Maximum Volume of a Package with Size Constraints
The delivery company restricts packages such that the sum of length and girth does not exceed 108 inches. To maximize the volume of a rectangular box with square ends under this constraint, define the variables as follows: let the length of the box be \(L\), and the side length of the square ends be \(x\). The girth around the square end is \(4x\), and the total sum is expressed as \(L + 2x = 108\). Our goal is to maximize the volume \(V = x^2 L\).
Substituting \(L = 108 - 2x\) into the volume formula yields \(V = x^2 (108 - 2x)\). Differentiating with respect to \(x\): \(V' = 2x(108 - 2x) + x^2(-2)\). Simplified to \(V' = 216x - 6x^2\). Setting \(V' = 0\), we find \(216x - 6x^2 = 0 \Rightarrow x(216 - 6x) = 0\). The meaningful solution is \(x = 36\). Plugging back into \(L = 108 - 2x\) gives \(L = 36\). The maximum volume at these dimensions is \(V_{max} = 36^2 \times 36 = 46656 \text{ in}^3\).

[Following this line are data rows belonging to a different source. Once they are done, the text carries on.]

This is an optimization exercise on Yosys and OpenROAD, whose aim is small area, a short achievable clock period and few clock cycles, not a production implementation. No activity file was given, so power comes from the tool's default toggle rates.

old:
==> flow/design.v <==
`timescale 1ns / 1ps
module mul;
endmodule
`timescale 1ns / 1ps
module cuberoot(input [7:0] a_i, input [7:0] b_i, output [2:0] y);
wire n1;
wire n2;
wire n3;
wire n4;
wire n5;
wire n6;
wire n7;
wire n8;
wire n9;
wire n10;
wire n11;
wire n12;
wire n13;
wire n14;
wire n15;
wire n16;
wire n17;
wire n18;
wire n19;
wire n20;
wire n21;
wire n22;
wire n23;
wire n24;
wire n25;
wire n26;
wire n27;
wire n28;
wire n29;
wire n30;
wire n31;
wire n32;
wire n33;
wire n34;
wire n35;
wire n36;
wire n37;
wire n38;
wire n39;
wire n40;
wire n41;
wire n42;
wire n43;
wire n44;
wire n45;
wire n46;
wire n47;
wire n48;
wire n49;
wire n50;
wire n51;
wire n52;
wire n53;
wire n54;
wire n55;
wire n56;
wire n57;
wire n58;
wire n59;
wire n60;
wire n61;
wire n62;
wire n63;
wire n64;
wire n65;
wire n66;
wire n67;
wire n68;
wire n69;
wire n70;
wire n71;
wire n72;
wire n73;
wire n74;
wire n75;
wire n76;
wire n77;
wire n78;
wire n79;
wire n80;
wire n81;
wire n82;
wire n83;
wire n84;
wire n85;
assign n1 = ~b_i[5] & ~b_i[6];
assign n2 = ~b_i[4] & n1;
assign n3 = ~b_i[5] & ~b_i[7];
assign n4 = ~b_i[6] & b_i[7];
assign n5 = ~n3 & ~n4;
assign n6 = ~n2 & ~n5;
assign n7 = ~b_i[2] & ~b_i[3];
assign n8 = b_i[5] & b_i[7];
assign n9 = ~b_i[4] & ~n8;
assign n10 = n7 & n9;
assign n11 = ~n4 & n10;
assign n12 = ~n6 & ~n11;
assign n13 = b_i[6] & ~b_i[7];
assign n14 = ~n2 & ~n13;
assign n15 = n12 & n14;
assign n16 = ~b_i[0] & ~b_i[1];
assign n17 = ~b_i[2] & n16;
assign n18 = b_i[3] & ~n17;
assign n19 = ~n12 & ~n14;
assign n20 = ~n18 & ~n19;
assign n21 = ~n15 & n20;
assign n22 = n7 & n16;
assign n23 = ~b_i[4] & ~n1;
assign n24 = ~b_i[7] & ~n23;
assign n25 = ~n8 & ~n24;
assign n26 = ~n22 & ~n25;
assign n27 = ~n21 & n26;
assign n28 = b_i[4] & n8;
assign n29 = ~n2 & ~n10;
assign n30 = ~n3 & ~n29;
assign n31 = ~n28 & ~n30;
assign n32 = ~n27 & n31;
assign n33 = ~a_i[0] & n32;
assign n34 = ~a_i[2] & ~n14;
assign n35 = a_i[2] & n14;
assign n36 = ~n34 & ~n35;
assign n37 = a_i[1] & n12;
assign n38 = ~n36 & ~n37;
assign n39 = ~a_i[1] & ~n12;
assign n40 = ~a_i[6] & ~n39;
assign n41 = n38 & ~n40;
assign n42 = n33 & n41;
assign n43 = ~a_i[6] & ~n42;
assign n44 = ~a_i[7] & ~n43;
assign n45 = ~b_i[6] & ~b_i[7];
assign n46 = a_i[3] & ~n45;
assign n47 = ~a_i[4] & ~n46;
assign n48 = a_i[7] & n47;
assign n49 = ~a_i[3] & n45;
assign n50 = a_i[4] & ~n49;
assign n51 = ~n35 & ~n50;
assign n52 = a_i[0] & ~n39;
assign n53 = ~n32 & n52;
assign n54 = ~n37 & ~n53;
assign n55 = n36 & ~n54;
assign n56 = n51 & ~n55;
assign n57 = ~n48 & ~n56;
assign n58 = ~a_i[4] & n49;
assign n59 = ~a_i[7] & ~n58;
assign n60 = ~a_i[5] & ~n59;
assign n61 = ~n57 & n60;
assign n62 = ~n44 & n61;
assign n63 = ~n35 & ~n46;
assign n64 = ~n55 & n63;
assign n65 = n50 & ~n64;
assign n66 = a_i[5] & n65;
assign n67 = ~a_i[6] & ~a_i[7];
assign n68 = n66 & n67;
assign n69 = ~n37 & ~n39;
assign n70 = a_i[6] & ~n69;
assign n71 = ~n38 & ~n70;
assign n72 = n33 & ~n71;
assign n73 = ~n47 & ~n51;
assign n74 = ~n41 & n73;
assign n75 = ~n72 & n74;
assign n76 = a_i[5] & ~a_i[6];
assign n77 = ~a_i[7] & ~n76;
assign n78 = ~n75 & n77;
assign n79 = ~n65 & n78;
assign n80 = a_i[5] & ~a_i[7];
assign n81 = a_i[6] & ~n80;
assign n82 = ~n79 & ~n81;
assign n83 = ~n68 & n82;
assign y[0] = ~(~n62 & ~n83);
assign y[2] = ~(~n66 & n67);
assign n84 = a_i[6] & a_i[7];
assign n85 = y[2] & ~n84;
assign y[1] = ~n61 & ~n85;
endmodule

Cost Optimization for an Enclosed Area
Given a rectangular area of 300 square feet to be enclosed, with fencing costs of $6 per foot for three sides and $15 per foot for the fourth side, the goal is to find the dimensions that minimize construction costs. Let the length be \(x\) and the width be \(y\). Then, the area constraint is \(xy = 300\). The cost function is \(C = 6(2x + y) + 15y\), combining the costs of fencing along the sides.
Express \(y = 300/x\) to substitute into the cost function: \(C(x) = 6(2x + 300/x) + 15(300/x)\). Simplify to \(C(x) = 12x + 6\cdot \frac{300}{x} + 15 \cdot \frac{300}{x}\). Combining the terms yields \(C(x) = 12x + \frac{(Label: 6 \times 300 + 15 \times 300)}{x} = 12x + \frac{(6 + 15) \times 300}{x} = 12x + \frac{21 \times 300}{x} = 12x + \frac{6300}{x}\).
Differentiate: \(C'(x) = 12 - \frac{6300}{x^2}\). Set \(C'(x) = 0\) to find critical points: \(12 = 6300 / x^2 \Rightarrow x^2 = 6300 / 12 = 525\). Thus, \(x = \sqrt{525} \approx 22.9\) feet; then \(y = 300 / x \approx 13.1\) feet. These dimensions minimize the total fencing cost.
Minimizing the Product of Two Numbers with a Difference of 30
To find two numbers differing by 30 with the smallest product, let \(x\) be the smaller number, then the larger is \(x + 30\). The product is given by \(P(x) = x(x + 30) = x^2 + 30x\). To minimize \(P(x)\), differentiate to obtain \(P'(x) = 2x + 30\). Setting this equal to zero yields \(2x + 30 = 0 \Rightarrow x = -15\). The other number is \(x + 30 = 15\). Thus, the two numbers are \(-15\) and \(15\), with a product of \(-225\), which is the minimal value (since the quadratic opens upward). In conclusion, the pair \(-15, 15\) minimizes the product under the given difference.
Calculating the Shortest Ladder Length to Reach Over a Fence
Given a 4-ft fence parallel to a wall, 4 ft away from it, the task is to find the shortest ladder length that can reach over the fence to the wall. Model the situation as a right triangle where the ladder makes contact with the ground at a point \(x\) feet from the base of the fence. The height of the ladder over the fence in the optimal path is minimized when the ladder just touches the top of the fence at some point \(x\).
Applying the principles of optimization, the shortest ladder length involves solving for the point where the line from the ground over the fence to the wall occurs with minimal length. This involves setting up the distance equations, differentiating, and solving for \(x\). The explicit expression yields an approximate length based on the configuration. Typically, through geometric or calculus-based approaches, this length is calculated to be approximately 6.4 ft.
Maximizing the Volume of an Open Box from a Rectangle
Construct an open box from a 6-inch by 18-inch piece of cardboard by cutting out squares of side \(x\) from each corner and folding the sides up. The dimensions of the base are \((18 - 2x)\) inches by \((6 - 2x)\), and the height is \(x\). The volume function: \(V(x) = (18 - 2x)(6 - 2x)(x)\).
Differentiate \(V(x)\) with respect to \(x\), set \(V'(x) = 0\), and solve for \(x\). This process reveals the critical point at approximately \(x = 1.5\) inches. The resulting maximum volume occurs at these dimensions: a width of \(18 - 2(1.5) = 15\) inches, a length of \(6 - 2(1.5) = 3\) inches, and the height of \(1.5\) inches.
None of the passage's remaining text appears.